[Stored items]
## src/rtl/ptw_pkg.sv

```systemverilog
package ptw_pkg;

    localparam int REG_AW = 2;

    typedef enum logic [1:0] {
        PM_OFF  = 2'd0,
        PM_CAPT = 2'd1,
        PM_GPIO = 2'd2,
        PM_RSVD = 2'd3
    } pin_mode_e;

    localparam logic [1:0] EDGE_RISE = 2'd1;
    localparam logic [1:0] EDGE_FALL = 2'd2;

    localparam logic [REG_AW-1:0] A_CTRL  = 2'd0;
    localparam logic [REG_AW-1:0] A_COUNT = 2'd1;
    localparam logic [REG_AW-1:0] A_SVC   = 2'd2;
    localparam logic [REG_AW-1:0] A_PIN   = 2'd3;

    // control word, LSB first: msel[1:0], en[2], cont[3], ie[4], wde[5], edge_sel[7:6]
    typedef struct packed {
        logic [1:0] edge_sel;
        logic       wde;
        logic       ie;
        logic       cont;
        logic       en;
        pin_mode_e  msel;
    } ctrl_t;

    // pin word, LSB first: od[0], val[1], dir[2]
    typedef struct packed {
        logic dir;
        logic val;
        logic od;
    } pincfg_t;

endpackage

```

## src/rtl/ptw_count.sv

```systemverilog
module ptw_count #(
    parameter int PSC_W = 16,
    parameter int CNT_W = 16
) (
    input  logic             clk,
    input  logic             rst_n,
    input  logic             run,
    input  logic             restart,
    input  logic [PSC_W-1:0] psc,
    input  logic [CNT_W-1:0] per,
    output logic             expire,
    output logic [CNT_W-1:0] cnt_val
);

    localparam logic [PSC_W-1:0] PSC_ONE = PSC_W'(1);
    localparam logic [CNT_W-1:0] CNT_ONE = CNT_W'(1);

    typedef struct packed {
        logic [PSC_W-1:0] pre;
        logic [CNT_W-1:0] cnt;
    } cnt_st_t;

    cnt_st_t st_d, st_q;
    logic    pre_last, cnt_last;

    always_comb begin
        st_d     = st_q;
        expire   = 1'b0;
        // one-based terminal value: a field of 0 wraps to all ones, i.e. 2**W steps
        pre_last = (st_q.pre == (psc - PSC_ONE));
        cnt_last = (st_q.cnt == (per - CNT_ONE));
        if (restart) begin
            st_d = '0;
        end else if (run) begin
            if (pre_last) begin
                st_d.pre = '0;
                if (cnt_last) begin
                    st_d.cnt = '0;
                    expire   = 1'b1;
                end else begin
                    st_d.cnt = st_q.cnt + CNT_ONE;
                end
            end else begin
                st_d.pre = st_q.pre + PSC_ONE;
            end
        end
    end

    always_ff @(posedge clk or negedge rst_n) begin
        if (!rst_n) st_q <= '0;
        else        st_q <= st_d;
    end

    assign cnt_val = st_q.cnt;

endmodule

```

## src/rtl/ptw_pin.sv

```systemverilog
module ptw_pin
    import ptw_pkg::*;
#(
    parameter int SYNC_N = 2
) (
    input  logic       clk,
    input  logic       rst_n,
    input  logic       pin_in,
    input  pin_mode_e  mode,
    input  logic [1:0] edge_sel,
    input  pincfg_t    cfg,
    output logic       pin_out,
    output logic       pin_oe,
    output logic       edge_evt,
    output logic       pin_lvl
);

    typedef struct packed {
        logic [SYNC_N-1:0] sync;
        logic              prev;
    } pin_st_t;

    pin_st_t st_d, st_q;
    logic    rise, fall;

    always_comb begin
        st_d.sync = {st_q.sync[SYNC_N-2:0], pin_in};
        st_d.prev = st_q.sync[SYNC_N-1];
        pin_lvl   = st_q.sync[SYNC_N-1];
        rise      = pin_lvl & ~st_q.prev;
        fall      = ~pin_lvl & st_q.prev;
        edge_evt  = 1'b0;
        if (mode == PM_CAPT) begin
            case (edge_sel)
                EDGE_RISE: edge_evt = rise;
                EDGE_FALL: edge_evt = fall;
                default:   edge_evt = 1'b0;
            endcase
        end
    end

    always_comb begin
        pin_out = 1'b0;
        pin_oe  = 1'b0;
        if (mode == PM_GPIO) begin
            if (cfg.od) begin
                pin_out = 1'b0;
                pin_oe  = cfg.dir & ~cfg.val;
            end else begin
                pin_out = cfg.val;
                pin_oe  = cfg.dir;
            end
        end
    end

    always_ff @(posedge clk or negedge rst_n) begin
        if (!rst_n) st_q <= '0;
        else        st_q <= st_d;
    end

endmodule

```

## src/rtl/ptw_regs.sv

```systemverilog
module ptw_regs
    import ptw_pkg::*;
#(
    parameter int              DATA_W  = 32,
    parameter int              PSC_W   = 16,
    parameter int              CNT_W   = 16,
    parameter logic [15:0]     SVC_KEY = 16'hA5C3
) (
    input  logic              clk,
    input  logic              rst_n,
    input  logic              wr_en,
    input  logic [REG_AW-1:0] addr,
    input  logic [DATA_W-1:0] wdata,
    output logic [DATA_W-1:0] rdata,
    input  logic              expire,
    input  logic              edge_evt,
    input  logic              pin_lvl,
    input  logic [CNT_W-1:0]  cnt_val,
    output ctrl_t             ctrl,
    output pincfg_t           pincfg,
    output logic [PSC_W-1:0]  psc,
    output logic [CNT_W-1:0]  per,
    output logic              restart,
    output logic              irq,
    output logic              wdt_rst
);

    localparam int CTRL_W = $bits(ctrl_t);
    localparam int PIN_W  = $bits(pincfg_t);
    localparam int LVL_B  = 8;
    localparam logic [DATA_W-1:0] KEY_WORD = DATA_W'(SVC_KEY);

    typedef struct packed {
        ctrl_t            ctrl;
        pincfg_t          pin;
        logic [PSC_W-1:0] psc;
        logic [CNT_W-1:0] per;
        logic [CNT_W-1:0] cap;
        logic             irq;
        logic             rst_pulse;
    } reg_st_t;

    reg_st_t st_d, st_q;
    ctrl_t   wctl;

    always_comb begin
        st_d    = st_q;
        restart = 1'b0;
        wctl    = ctrl_t'(wdata[CTRL_W-1:0]);

        // one-shot completion stops the counter unless the watchdog holds it
        if (expire && !st_q.ctrl.cont && !st_q.ctrl.wde)
            st_d.ctrl.en = 1'b0;

        if (edge_evt)
            st_d.cap = cnt_val;

        if (wr_en) begin
            case (addr)
                A_CTRL: begin
                    if (st_q.ctrl.wde) wctl.wde = 1'b1;
                    if (wctl.wde) begin
                        wctl.en = 1'b1;
                        wctl.ie = 1'b0;
                    end
                    if (wctl.en && !st_q.ctrl.en) restart = 1'b1;
                    st_d.ctrl = wctl;
                end
                A_COUNT: begin
                    st_d.psc = wdata[PSC_W+CNT_W-1:CNT_W];
                    st_d.per = wdata[CNT_W-1:0];
                    if (st_q.ctrl.en) restart = 1'b1;
                end
                A_SVC: begin
                    if (st_q.ctrl.wde && (wdata == KEY_WORD)) restart = 1'b1;
                end
                A_PIN: begin
                    st_d.pin = pincfg_t'(wdata[PIN_W-1:0]);
                end
                default: ;
            endcase
        end

        st_d.irq       = st_q.ctrl.ie & (expire | edge_evt);
        st_d.rst_pulse = st_q.ctrl.wde & expire;
    end

    always_comb begin
        rdata = '0;
        case (addr)
            A_CTRL:  rdata = DATA_W'(st_q.ctrl);
            A_COUNT: rdata = DATA_W'({st_q.psc, st_q.per});
            A_SVC:   rdata = DATA_W'(st_q.cap);
            default: begin
                rdata[PIN_W-1:0] = st_q.pin;
                rdata[LVL_B]     = pin_lvl;
            end
        endcase
    end

    always_ff @(posedge clk or negedge rst_n) begin
        if (!rst_n) st_q <= '0;
        else        st_q <= st_d;
    end

    assign ctrl    = st_q.ctrl;
    assign pincfg  = st_q.pin;
    assign psc     = st_q.psc;
    assign per     = st_q.per;
    assign irq     = st_q.irq;
    assign wdt_rst = st_q.rst_pulse;

endmodule

```

## src/rtl/ptw_top.sv

```systemverilog
module ptw_top
    import ptw_pkg::*;
#(
    parameter int          DATA_W  = 32,
    parameter int          PSC_W   = 16,
    parameter int          CNT_W   = 16,
    parameter int          SYNC_N  = 2,
    parameter logic [15:0] SVC_KEY = 16'hA5C3
) (
    input  logic              clk,
    input  logic              rst_n,
    input  logic              bus_wr,
    input  logic [REG_AW-1:0] bus_addr,
    input  logic [DATA_W-1:0] bus_wdata,
    output logic [DATA_W-1:0] bus_rdata,
    output logic              irq,
    output logic              wdt_rst,
    input  logic              pin_in,
    output logic              pin_out,
    output logic              pin_oe
);

    ctrl_t            ctrl;
    pincfg_t          pincfg;
    logic [PSC_W-1:0] psc;
    logic [CNT_W-1:0] per;
    logic [CNT_W-1:0] cnt_val;
    logic             restart, expire, edge_evt, pin_lvl;

    // named views for the bound checker
    logic      wd_on, en_on, ie_on, od_on;
    pin_mode_e msel;
    assign wd_on = ctrl.wde;
    assign en_on = ctrl.en;
    assign ie_on = ctrl.ie;
    assign od_on = pincfg.od;
    assign msel  = ctrl.msel;

    ptw_regs #(
        .DATA_W (DATA_W),
        .PSC_W  (PSC_W),
        .CNT_W  (CNT_W),
        .SVC_KEY(SVC_KEY)
    ) u_regs (
        .clk     (clk),
        .rst_n   (rst_n),
        .wr_en   (bus_wr),
        .addr    (bus_addr),
        .wdata   (bus_wdata),
        .rdata   (bus_rdata),
        .expire  (expire),
        .edge_evt(edge_evt),
        .pin_lvl (pin_lvl),
        .cnt_val (cnt_val),
        .ctrl    (ctrl),
        .pincfg  (pincfg),
        .psc     (psc),
        .per     (per),
        .restart (restart),
        .irq     (irq),
        .wdt_rst (wdt_rst)
    );

    ptw_count #(
        .PSC_W(PSC_W),
        .CNT_W(CNT_W)
    ) u_count (
        .clk    (clk),
        .rst_n  (rst_n),
        .run    (ctrl.en),
        .restart(restart),
        .psc    (psc),
        .per    (per),
        .expire (expire),
        .cnt_val(cnt_val)
    );

    ptw_pin #(
        .SYNC_N(SYNC_N)
    ) u_pin (
        .clk     (clk),
        .rst_n   (rst_n),
        .pin_in  (pin_in),
        .mode    (ctrl.msel),
        .edge_sel(ctrl.edge_sel),
        .cfg     (pincfg),
        .pin_out (pin_out),
        .pin_oe  (pin_oe),
        .edge_evt(edge_evt),
        .pin_lvl (pin_lvl)
    );

endmodule

```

The problem. Copy each line of the entries that includes the word "cont".

Output of the task.
    // control word, LSB first: msel[1:0], en[2], cont[3], ie[4], wde[5], edge_sel[7:6]
        logic       cont;
        if (expire && !st_q.ctrl.cont && !st_q.ctrl.wde)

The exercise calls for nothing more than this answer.